### Your assignment:
From the data below, copy each line that includes the word "increased".

### Material for the task:
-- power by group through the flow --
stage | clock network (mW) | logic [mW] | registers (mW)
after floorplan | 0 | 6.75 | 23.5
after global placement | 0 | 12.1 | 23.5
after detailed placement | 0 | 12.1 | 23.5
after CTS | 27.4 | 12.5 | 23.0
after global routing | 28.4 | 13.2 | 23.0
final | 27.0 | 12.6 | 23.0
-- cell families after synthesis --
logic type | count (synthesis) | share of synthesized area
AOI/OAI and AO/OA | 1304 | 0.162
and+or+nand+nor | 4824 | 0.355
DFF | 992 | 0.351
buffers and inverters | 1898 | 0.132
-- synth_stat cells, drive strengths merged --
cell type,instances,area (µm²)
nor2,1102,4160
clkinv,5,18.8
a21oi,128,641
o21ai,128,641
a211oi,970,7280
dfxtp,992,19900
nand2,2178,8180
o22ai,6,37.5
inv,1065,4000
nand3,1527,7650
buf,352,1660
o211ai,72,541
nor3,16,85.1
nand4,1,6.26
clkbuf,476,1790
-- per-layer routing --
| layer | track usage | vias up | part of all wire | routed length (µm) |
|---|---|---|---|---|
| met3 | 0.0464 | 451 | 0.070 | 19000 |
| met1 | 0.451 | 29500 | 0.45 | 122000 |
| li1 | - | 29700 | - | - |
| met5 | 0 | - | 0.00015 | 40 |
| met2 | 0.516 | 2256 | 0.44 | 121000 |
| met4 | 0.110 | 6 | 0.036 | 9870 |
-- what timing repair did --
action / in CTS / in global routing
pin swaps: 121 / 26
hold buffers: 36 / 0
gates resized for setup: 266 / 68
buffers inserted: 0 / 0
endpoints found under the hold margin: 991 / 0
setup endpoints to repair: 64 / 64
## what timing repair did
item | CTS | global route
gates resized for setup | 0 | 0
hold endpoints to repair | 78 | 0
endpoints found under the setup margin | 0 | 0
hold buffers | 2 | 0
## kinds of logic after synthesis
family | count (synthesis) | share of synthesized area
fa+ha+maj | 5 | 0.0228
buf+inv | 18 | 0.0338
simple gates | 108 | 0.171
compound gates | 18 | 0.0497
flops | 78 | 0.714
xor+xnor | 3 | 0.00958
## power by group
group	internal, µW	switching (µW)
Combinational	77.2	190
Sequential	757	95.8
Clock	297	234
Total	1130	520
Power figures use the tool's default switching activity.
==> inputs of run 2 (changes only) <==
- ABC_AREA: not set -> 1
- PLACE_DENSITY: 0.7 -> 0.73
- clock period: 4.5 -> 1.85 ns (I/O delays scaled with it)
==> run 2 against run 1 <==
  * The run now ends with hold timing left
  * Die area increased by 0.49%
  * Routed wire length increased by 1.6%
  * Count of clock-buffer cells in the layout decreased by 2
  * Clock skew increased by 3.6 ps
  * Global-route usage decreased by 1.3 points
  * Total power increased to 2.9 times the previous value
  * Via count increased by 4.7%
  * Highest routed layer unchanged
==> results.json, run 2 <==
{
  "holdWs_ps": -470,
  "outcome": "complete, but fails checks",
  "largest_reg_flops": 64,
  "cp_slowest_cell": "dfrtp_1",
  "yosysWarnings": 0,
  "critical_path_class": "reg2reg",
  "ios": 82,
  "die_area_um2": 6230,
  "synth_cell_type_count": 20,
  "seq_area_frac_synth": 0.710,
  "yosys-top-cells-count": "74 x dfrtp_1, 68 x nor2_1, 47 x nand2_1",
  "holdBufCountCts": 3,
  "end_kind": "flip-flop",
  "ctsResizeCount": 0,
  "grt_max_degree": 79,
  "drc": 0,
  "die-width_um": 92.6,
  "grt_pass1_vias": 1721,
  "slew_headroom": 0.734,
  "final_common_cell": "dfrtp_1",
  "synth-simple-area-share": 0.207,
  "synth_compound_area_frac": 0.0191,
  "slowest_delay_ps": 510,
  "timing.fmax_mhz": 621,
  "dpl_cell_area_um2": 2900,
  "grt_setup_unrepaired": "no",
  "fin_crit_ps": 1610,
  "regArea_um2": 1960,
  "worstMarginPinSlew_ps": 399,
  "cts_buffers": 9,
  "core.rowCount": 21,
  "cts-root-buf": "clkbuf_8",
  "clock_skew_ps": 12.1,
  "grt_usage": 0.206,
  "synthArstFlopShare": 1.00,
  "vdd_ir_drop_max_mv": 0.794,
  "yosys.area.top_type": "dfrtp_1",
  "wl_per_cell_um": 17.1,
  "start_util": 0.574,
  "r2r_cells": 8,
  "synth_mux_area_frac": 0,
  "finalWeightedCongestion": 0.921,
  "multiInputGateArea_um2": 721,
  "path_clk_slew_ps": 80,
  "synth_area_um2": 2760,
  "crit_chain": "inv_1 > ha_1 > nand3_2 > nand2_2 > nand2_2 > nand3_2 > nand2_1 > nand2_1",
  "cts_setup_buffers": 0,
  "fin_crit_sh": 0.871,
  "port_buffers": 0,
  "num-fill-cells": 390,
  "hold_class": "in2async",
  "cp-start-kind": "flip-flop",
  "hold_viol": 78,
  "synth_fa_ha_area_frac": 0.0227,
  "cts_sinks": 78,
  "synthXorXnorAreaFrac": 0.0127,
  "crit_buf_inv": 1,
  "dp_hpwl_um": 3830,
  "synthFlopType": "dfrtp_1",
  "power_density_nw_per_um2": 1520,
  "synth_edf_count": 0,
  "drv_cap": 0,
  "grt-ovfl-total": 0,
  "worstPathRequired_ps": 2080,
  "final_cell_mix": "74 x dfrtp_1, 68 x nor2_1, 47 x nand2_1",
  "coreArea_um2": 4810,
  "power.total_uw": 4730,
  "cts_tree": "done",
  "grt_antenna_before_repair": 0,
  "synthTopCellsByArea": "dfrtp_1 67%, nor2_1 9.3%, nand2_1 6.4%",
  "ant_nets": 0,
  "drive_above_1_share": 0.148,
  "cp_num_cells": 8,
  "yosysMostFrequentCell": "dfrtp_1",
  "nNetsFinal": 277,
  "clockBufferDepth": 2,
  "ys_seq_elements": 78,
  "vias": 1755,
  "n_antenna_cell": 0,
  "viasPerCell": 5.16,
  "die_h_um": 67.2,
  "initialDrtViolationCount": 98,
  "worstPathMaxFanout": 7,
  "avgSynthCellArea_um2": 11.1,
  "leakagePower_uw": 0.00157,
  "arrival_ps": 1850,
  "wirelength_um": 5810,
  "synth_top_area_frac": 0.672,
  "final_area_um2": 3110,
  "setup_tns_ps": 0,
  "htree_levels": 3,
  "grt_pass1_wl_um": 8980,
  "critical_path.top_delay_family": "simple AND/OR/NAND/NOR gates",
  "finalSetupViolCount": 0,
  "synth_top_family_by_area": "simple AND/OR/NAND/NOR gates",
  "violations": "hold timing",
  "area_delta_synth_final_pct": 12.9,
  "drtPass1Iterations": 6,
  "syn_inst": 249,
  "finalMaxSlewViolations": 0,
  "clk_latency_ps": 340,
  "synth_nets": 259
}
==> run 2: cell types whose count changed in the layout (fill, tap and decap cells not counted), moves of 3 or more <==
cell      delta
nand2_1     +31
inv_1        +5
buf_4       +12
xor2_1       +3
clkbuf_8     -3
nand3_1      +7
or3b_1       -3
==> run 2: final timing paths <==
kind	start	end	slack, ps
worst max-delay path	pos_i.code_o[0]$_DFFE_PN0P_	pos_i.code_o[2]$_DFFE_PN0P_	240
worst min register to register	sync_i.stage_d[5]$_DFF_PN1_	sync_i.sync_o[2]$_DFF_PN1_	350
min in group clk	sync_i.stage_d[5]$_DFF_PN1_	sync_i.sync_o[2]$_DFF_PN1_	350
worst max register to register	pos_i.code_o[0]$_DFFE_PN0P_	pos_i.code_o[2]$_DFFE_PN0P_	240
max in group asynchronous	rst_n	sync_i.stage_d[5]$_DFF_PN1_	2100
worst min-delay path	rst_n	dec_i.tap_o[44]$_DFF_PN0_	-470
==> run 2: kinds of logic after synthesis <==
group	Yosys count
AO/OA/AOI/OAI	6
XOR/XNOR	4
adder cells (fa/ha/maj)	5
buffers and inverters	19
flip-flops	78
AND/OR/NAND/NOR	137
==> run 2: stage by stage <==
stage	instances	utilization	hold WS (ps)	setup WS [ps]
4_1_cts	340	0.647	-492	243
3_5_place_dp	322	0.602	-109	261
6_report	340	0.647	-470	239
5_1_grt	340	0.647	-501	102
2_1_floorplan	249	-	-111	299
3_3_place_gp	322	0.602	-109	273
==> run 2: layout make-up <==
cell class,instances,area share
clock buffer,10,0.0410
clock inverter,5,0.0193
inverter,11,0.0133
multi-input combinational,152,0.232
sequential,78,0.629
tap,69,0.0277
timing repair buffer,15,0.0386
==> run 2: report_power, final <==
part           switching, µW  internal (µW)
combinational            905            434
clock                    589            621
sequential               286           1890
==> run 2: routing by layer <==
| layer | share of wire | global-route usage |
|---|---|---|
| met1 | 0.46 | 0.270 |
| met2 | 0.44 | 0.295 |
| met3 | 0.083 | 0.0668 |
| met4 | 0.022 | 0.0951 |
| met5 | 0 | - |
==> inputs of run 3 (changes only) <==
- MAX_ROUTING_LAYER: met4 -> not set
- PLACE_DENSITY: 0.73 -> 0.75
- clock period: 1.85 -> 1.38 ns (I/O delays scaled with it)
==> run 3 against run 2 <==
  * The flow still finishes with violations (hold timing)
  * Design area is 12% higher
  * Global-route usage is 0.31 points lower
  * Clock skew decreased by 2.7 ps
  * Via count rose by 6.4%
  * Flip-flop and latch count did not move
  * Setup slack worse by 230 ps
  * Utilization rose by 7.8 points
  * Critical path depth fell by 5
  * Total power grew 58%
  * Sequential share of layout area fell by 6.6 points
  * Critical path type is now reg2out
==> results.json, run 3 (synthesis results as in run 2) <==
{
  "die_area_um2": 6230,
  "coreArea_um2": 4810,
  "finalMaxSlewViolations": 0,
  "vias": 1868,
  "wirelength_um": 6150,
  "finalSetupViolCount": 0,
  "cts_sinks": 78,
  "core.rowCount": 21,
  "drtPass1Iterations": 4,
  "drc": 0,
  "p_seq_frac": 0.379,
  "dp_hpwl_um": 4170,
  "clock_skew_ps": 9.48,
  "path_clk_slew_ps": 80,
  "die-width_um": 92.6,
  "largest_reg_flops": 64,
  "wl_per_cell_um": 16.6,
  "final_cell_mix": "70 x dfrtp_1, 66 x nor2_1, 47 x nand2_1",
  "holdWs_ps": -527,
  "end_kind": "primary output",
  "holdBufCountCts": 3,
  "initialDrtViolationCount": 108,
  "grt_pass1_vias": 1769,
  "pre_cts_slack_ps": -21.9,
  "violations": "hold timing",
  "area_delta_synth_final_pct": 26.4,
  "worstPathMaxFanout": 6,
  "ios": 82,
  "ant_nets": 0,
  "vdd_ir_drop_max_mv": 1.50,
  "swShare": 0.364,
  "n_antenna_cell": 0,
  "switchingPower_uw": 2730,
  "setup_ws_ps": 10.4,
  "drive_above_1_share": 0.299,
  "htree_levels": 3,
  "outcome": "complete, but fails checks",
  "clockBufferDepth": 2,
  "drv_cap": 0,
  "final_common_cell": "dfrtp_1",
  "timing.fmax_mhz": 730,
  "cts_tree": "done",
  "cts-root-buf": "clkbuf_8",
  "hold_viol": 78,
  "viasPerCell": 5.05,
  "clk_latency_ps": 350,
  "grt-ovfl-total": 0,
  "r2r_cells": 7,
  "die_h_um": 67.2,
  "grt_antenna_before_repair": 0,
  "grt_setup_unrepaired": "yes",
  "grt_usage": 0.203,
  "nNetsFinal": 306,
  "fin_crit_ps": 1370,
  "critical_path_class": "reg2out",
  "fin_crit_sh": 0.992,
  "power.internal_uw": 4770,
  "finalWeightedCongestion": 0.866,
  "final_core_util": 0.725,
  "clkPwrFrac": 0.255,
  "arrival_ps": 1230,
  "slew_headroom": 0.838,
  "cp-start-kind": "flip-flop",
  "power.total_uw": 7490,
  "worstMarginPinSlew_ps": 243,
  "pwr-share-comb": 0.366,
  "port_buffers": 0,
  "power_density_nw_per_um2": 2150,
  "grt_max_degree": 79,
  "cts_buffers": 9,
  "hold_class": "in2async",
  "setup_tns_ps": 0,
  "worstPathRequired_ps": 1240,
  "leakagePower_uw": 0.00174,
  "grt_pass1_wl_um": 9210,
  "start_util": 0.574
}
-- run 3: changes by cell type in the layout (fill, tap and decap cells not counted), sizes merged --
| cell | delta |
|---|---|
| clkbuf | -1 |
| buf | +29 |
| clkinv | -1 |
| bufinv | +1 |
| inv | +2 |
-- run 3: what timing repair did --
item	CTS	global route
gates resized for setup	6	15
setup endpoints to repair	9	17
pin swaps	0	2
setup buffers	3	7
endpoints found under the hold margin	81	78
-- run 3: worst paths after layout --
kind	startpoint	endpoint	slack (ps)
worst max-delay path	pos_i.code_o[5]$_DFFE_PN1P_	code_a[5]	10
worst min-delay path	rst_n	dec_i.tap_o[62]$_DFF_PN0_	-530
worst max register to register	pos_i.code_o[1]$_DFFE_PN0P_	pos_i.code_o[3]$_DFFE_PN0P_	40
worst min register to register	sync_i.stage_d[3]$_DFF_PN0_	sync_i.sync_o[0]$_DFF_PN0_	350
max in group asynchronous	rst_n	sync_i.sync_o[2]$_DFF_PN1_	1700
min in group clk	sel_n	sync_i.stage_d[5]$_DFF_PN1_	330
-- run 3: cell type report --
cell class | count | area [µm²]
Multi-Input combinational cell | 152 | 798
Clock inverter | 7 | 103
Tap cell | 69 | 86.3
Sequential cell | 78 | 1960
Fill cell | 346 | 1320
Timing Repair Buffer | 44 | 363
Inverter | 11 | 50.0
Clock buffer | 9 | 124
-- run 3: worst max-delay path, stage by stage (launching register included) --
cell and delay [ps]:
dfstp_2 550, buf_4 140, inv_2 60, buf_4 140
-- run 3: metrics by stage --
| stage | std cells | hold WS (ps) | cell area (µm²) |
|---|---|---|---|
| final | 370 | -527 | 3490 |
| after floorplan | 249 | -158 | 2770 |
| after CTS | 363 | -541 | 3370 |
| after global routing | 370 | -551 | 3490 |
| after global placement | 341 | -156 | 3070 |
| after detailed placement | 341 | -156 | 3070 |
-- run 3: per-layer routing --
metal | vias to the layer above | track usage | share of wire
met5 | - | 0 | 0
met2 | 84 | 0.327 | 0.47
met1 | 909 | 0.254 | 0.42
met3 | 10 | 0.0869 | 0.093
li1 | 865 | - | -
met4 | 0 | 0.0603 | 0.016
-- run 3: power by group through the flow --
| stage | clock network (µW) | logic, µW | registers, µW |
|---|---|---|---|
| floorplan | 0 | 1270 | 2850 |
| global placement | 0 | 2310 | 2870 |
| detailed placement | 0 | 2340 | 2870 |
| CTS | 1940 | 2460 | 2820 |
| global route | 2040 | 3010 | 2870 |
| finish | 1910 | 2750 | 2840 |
===== src/rtl/fdi_countdown.sv =====
module fdi_countdown #(
  parameter int LAT_W = 6
) (
  input  logic             clk,
  input  logic             rst_n,
  input  logic             start,
  input  logic [LAT_W-1:0] lat,
  input  logic             load_stall,
  output logic [LAT_W-1:0] remain,
  output logic             busy,
  output logic             done
);
  logic freeze;

  assign busy   = (remain != '0);
  // late load stalls push completion back
  assign freeze = load_stall && (remain == LAT_W'(3) || remain == LAT_W'(4));

  always_ff @(posedge clk) begin
    if (!rst_n) begin
      remain <= '0;
      done   <= 1'b0;
    end else begin
      done <= 1'b0;
      if (start) begin
        remain <= lat;
      end else if (busy && !freeze) begin
        remain <= remain - 1'b1;
        if (remain == LAT_W'(1)) done <= 1'b1;
      end
    end
  end

  assert_dec_R2: assert property (@(posedge clk) disable iff (!rst_n)
    (busy && !start && !load_stall) |=> remain == $past(remain) - 1'b1);
  assert_freeze_R3: assert property (@(posedge clk) disable iff (!rst_n)
    (!start && load_stall && (remain == LAT_W'(3) || remain == LAT_W'(4))) |=> $stable(remain));
  assert_done_once_R2: assert property (@(posedge clk) disable iff (!rst_n)
    done |=> !done);
  assert_start_idle_R2: assert property (@(posedge clk) disable iff (!rst_n)
    start |-> (!busy && lat != '0));
endmodule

### Written solution:
  * Die area increased by 0.49%
  * Routed wire length increased by 1.6%
  * Clock skew increased by 3.6 ps
  * Total power increased to 2.9 times the previous value
  * Via count increased by 4.7%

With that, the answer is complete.